3.1 Emission reductions
The 3,311 CDM projects reduced 2,043 million tonnes of emissions, which is 16.4% below the aggregate PDD forecasts (2,444 million). Fig 1 shows the amount of emission reductions by host country and region. The extent in which actual emission reductions depart from PDD forecasts is indicated by the size of the black rings. LDCs and the five largest CER producers (i.e. China, India, Brazil, South Korea, and Mexico) are separately listed. China has a weighted performance rate of 0.87, which is higher than average (0.84). Without China, which hosted nearly half (1,615) of the 3,311 CDM projects, the average would be 0.80. Although LDCs were responsible for a very small share (1.9% of total), most of their projects achieved 80% of their target or more. African LDCs generally performed better than the rest of the world, but the rest of Africa was not. It should be noted that these discrepancies can be attributed to inflated emission baselines or poor project performance, or both.
African LDCs include Burkina Faso, Democratic Republic of the Congo, Ethiopia, Lesotho, Madagascar, Mali, Malawi, Niger, Rwanda, Senegal, Tanzania, Uganda, and Zambia. Asian LDCs include Bangladesh, Bhutan, Cambodia, Lao PDR, Myanmar, and Nepal. Total actual emission reductions: 2,043 million tCO2e. Total estimated emission reductions: 2,444 million tCO2e. Performance rate is the ratio of actual and estimated emission reductions. N = 3,311.

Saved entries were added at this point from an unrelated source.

Setup of tundra:
## ntt_16point
module ntt_16point(
    input wire clk,
    input wire rst,
    input wire start,
    input wire [111:0] data_in,
    output reg done,
    output reg [6:0] result_0,
    output reg [6:0] result_1,
    output reg [6:0] result_2,
    output reg [6:0] result_3,
    output reg [6:0] result_4,
    output reg [6:0] result_5,
    output reg [6:0] result_6,
    output reg [6:0] result_7,
    output reg [6:0] result_8,
    output reg [6:0] result_9,
    output reg [6:0] result_10,
    output reg [6:0] result_11,
    output reg [6:0] result_12,
    output reg [6:0] result_13,
    output reg [6:0] result_14,
    output reg [6:0] result_15
);
    localparam Q = 97;
    wire [6:0] omega [0:15];
    wire [6:0] input_data [0:15];
    reg [6:0] data [0:15];
    reg [3:0] stage;
    reg [4:0] i;
    reg computing;
    reg [3:0] m, k, j;
    reg [6:0] t, u, tw;
    reg [4:0] twiddle_idx;
    assign omega[0] = 1;
    assign omega[1] = 27;
    assign omega[2] = 50;
    assign omega[3] = 41;
    assign omega[4] = 96;
    assign omega[5] = 70;
    assign omega[6] = 47;
    assign omega[7] = 56;
    assign omega[8] = 1;
    assign omega[9] = 27;
    assign omega[10] = 50;
    assign omega[11] = 41;
    assign omega[12] = 96;
    assign omega[13] = 70;
    assign omega[14] = 47;
    assign omega[15] = 56;
    genvar gk;
    generate
        for (gk = 0; gk < 16; gk = gk + 1) begin : g_in
            assign input_data[gk] = data_in[7*gk +: 7];
        end
    endgenerate
    function [6:0] mod_mult;
        input [6:0] a;
        input [6:0] b;
        reg [13:0] temp;
        begin
            temp = a * b;
            mod_mult = temp % Q;
        end
  ...
Size in the first run: roughly 240 flip-flops, about 230 I/O pins, about 17000 sq um of cells after synthesis.
make LEC_CHECK=0 ABC_AREA=1 CAP_MARGIN=40 CELL_PAD_IN_SITES_DETAIL_PLACEMENT=0 CORE_MARGIN=2 CORE_UTILIZATION=72 CTS_CLUSTER_DIAMETER=346 CTS_CLUSTER_SIZE=15 GPL_ROUTABILITY_DRIVEN=1 HOLD_SLACK_MARGIN=0.3 PLACE_DENSITY_LB_ADDON=0.01 SETUP_SLACK_MARGIN=2.87 SLEW_MARGIN=0 finish   # period 10.1 ns
run.sh (not shown) runs the stock make flow with config.mk's settings and CLKGATE_MAP_FILE=.
tundra did not finish: a tool error stopped it during 3_5_place_dp.
Edits applied to the flow inputs when going from tundra to onyx:
Settings: GPL_ROUTABILITY_DRIVEN removed (was 1); TNS_END_PERCENT newly set to 5; HOLD_SLACK_MARGIN removed (was 0.3); SLEW_MARGIN changed from 0 to 20; CORE_UTILIZATION changed from 72 to 58; CTS_CLUSTER_DIAMETER removed (was 346); SETUP_SLACK_MARGIN changed from 2.87 to 2.37; CTS_CLUSTER_SIZE changed from 15 to 88; CELL_PAD_IN_SITES_DETAIL_PLACEMENT removed (was 0); PLACE_DENSITY_LB_ADDON removed (was 0.01); ABC_AREA removed (was 1); CAP_MARGIN changed from 40 to 20; the clock period (ns, I/O delays scaled along) changed from 10.1 to 8.72.
Notes after the runs:
onyx vs. tundra: number of primary I/O pins neither gained nor lost much; synthesized cell count lost about 20%; share of flip-flops with an asynchronous set or reset after synthesis neither gained nor lost much; routability congestion estimate from global placement lost 9.4%; number of cells in Yosys stat lost about 20%.
Looking at die area across both flows, onyx is the weaker of the two, with tundra ahead.
Taking tundra over onyx, the die span in y ratio works out to 0.904.
5_1_grt: onyx exited with error
onyx against tundra: parity-gate share of the synthesized area counting xor and xnor cells went up 0.60 points; summed standard-cell area reported by yosys went down 0.89%.
[inputs] quartz vs onyx
Settings: a change of CTS_CLUSTER_SIZE from 88 to 94; an added CTS_CLUSTER_DIAMETER of 354; a deleted SETUP_SLACK_MARGIN that had been 2.37; an added PLACE_DENSITY of 0.38; a change of CORE_UTILIZATION from 58 to 72; a change of TNS_END_PERCENT from 5 to 10; a change of the clock period (ns, I/O delays scaled along) from 8.72 to 8.16.
==> results <==
Diff onyx -> quartz: synthesis-stage register bit count about even; number of input and output port buffers inserted level.
[diff] core region area, quartz relative to onyx: improvement
Floorplan check, quartz vs onyx: die outline smaller in quartz
None of the runs quartz and onyx ends with a clean layout.
As the logs show, quartz stopped at 3_5_place_dp after a tool error, so it never reached the end of the flow.
> inputs changed (quartz -> juniper)
Settings: an added SETUP_SLACK_MARGIN of 1.87; a change of CORE_UTILIZATION from 72 to 69.
- juniper -> quartz: fraction of the mapped netlist area in adder cells delta 0, exact match
- As far as post-synthesis share of cell area spent on and, or, nand and nor gates goes, quartz and juniper are indistinguishable; the numbers are identical.
- Against quartz, area enclosed by the die boundary in juniper rose by a few percent.
- Sort quartz and juniper by core outline area, descending, and juniper comes first.
- As far as register bit count reported by yosys goes, juniper and quartz are indistinguishable; the numbers are identical.
- Reported for quartz and juniper, netlist area before placement turned out identical to the last digit.
- Per the comparison of juniper with quartz, die extent in y rose by 2.1%; net count of the mapped netlist stayed essentially flat; yosys synthesis chip area stayed essentially flat.
- juniper got as far as 4_1_cts, where a tool error ended the run.
- Stage in which a tool error killed quartz: 3_5_place_dp.
- Relative to quartz, the final weighted congestion in routability-driven placement of juniper is higher by 1.9%.
Input-level comparison between amber and juniper:
Settings: a deleted PLACE_DENSITY that had been 0.38; a deleted CTS_CLUSTER_DIAMETER that had been 354; a deleted SETUP_SLACK_MARGIN that had been 1.87; a change of CORE_UTILIZATION from 69 to 40; a deleted CTS_CLUSTER_SIZE that had been 94; a deleted TNS_END_PERCENT that had been 10; a change of the clock period (ns, I/O delays scaled along) from 8.16 to 16.0.
--- outcome ---
amber | stages: all done | timing, DRC, antenna: all pass. Looking at total instance count after detailed placement, amber sits 4.5% below juniper. amber -> juniper: number of storage elements in the synthesis netlist delta 0, exact match. Total placed instance area for amber: 11% down relative to juniper. In the tables for amber and juniper, effective utilization at floorplan reads lower with amber.
For ember, these inputs were changed with respect to amber:
Settings: putting CTS_CLUSTER_SIZE at 95 where nothing was set; putting PLACE_DENSITY at 0.37 where nothing was set; swapping 40 for 66 in CORE_UTILIZATION; swapping 16.0 for 12.8 in the clock period (ns, I/O delays scaled along).
==> comparison <==
Cell area reported after detailed placement in ember is 12% higher than in amber
Comparing amber against ember, there is no change at all in synthesized area.
ember does better than amber on placeable core region.
Among amber and ember, a clean, completed layout was produced by amber alone.
ember got as far as 4_1_cts, where a tool error ended the run.
Worst-case setup slack after placement deteriorates in ember relative to amber.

Project types explain some of these results. Fig 2 shows the top 15 CDM project types by estimated emission reductions. Industrial HFCs and N2O projects exceeded their targets. These projects involve destruction of HFCs and N2O gases from industrial processes, which are of high global warming potential and generate a disproportionately large amount of emission reductions. There are only 79 HFCs and N2O projects, but they produce 10.6 million tonnes of CO2e each on average and account for 41% of total actual emission reductions from all projects. South Korea and China generated 85.0% and 44.6% of their emission reductions from these projects respectively, much higher than India (24.9%). These three countries were responsible for over 80% of all HFCs and N2O-based emission reductions. Excluding these 79 projects from the sample (N = 3,311) reduced the overall performance rate from 84% to 74%. Despite their effectiveness in meeting emission reduction targets, HFCs projects are highly controversial and have been called into question for creating perverse incentives for manufacturing more of these gases to increase baseline emissions, by which to maximize CER revenues. It is likely that part of the claimed or reported emission reductions are not real and additional, raising question about the environmental integrity of these projects [11, 12]. These projects are no longer accepted for CDM registration since 2007.
All others (project types) include: PFCs and SF6, cement, energy efficiency (industry), transport, energy efficiency (households), afforestation, energy distribution, tidal, energy efficiency (service), mixed renewables, CO2 usage, and agriculture. Total actual emission reductions: 2,043 million tCO2e. Total estimated emission reductions: 2,444 million tCO2e. Performance rate is the ratio of actual and estimated emission reductions. N = 3,311.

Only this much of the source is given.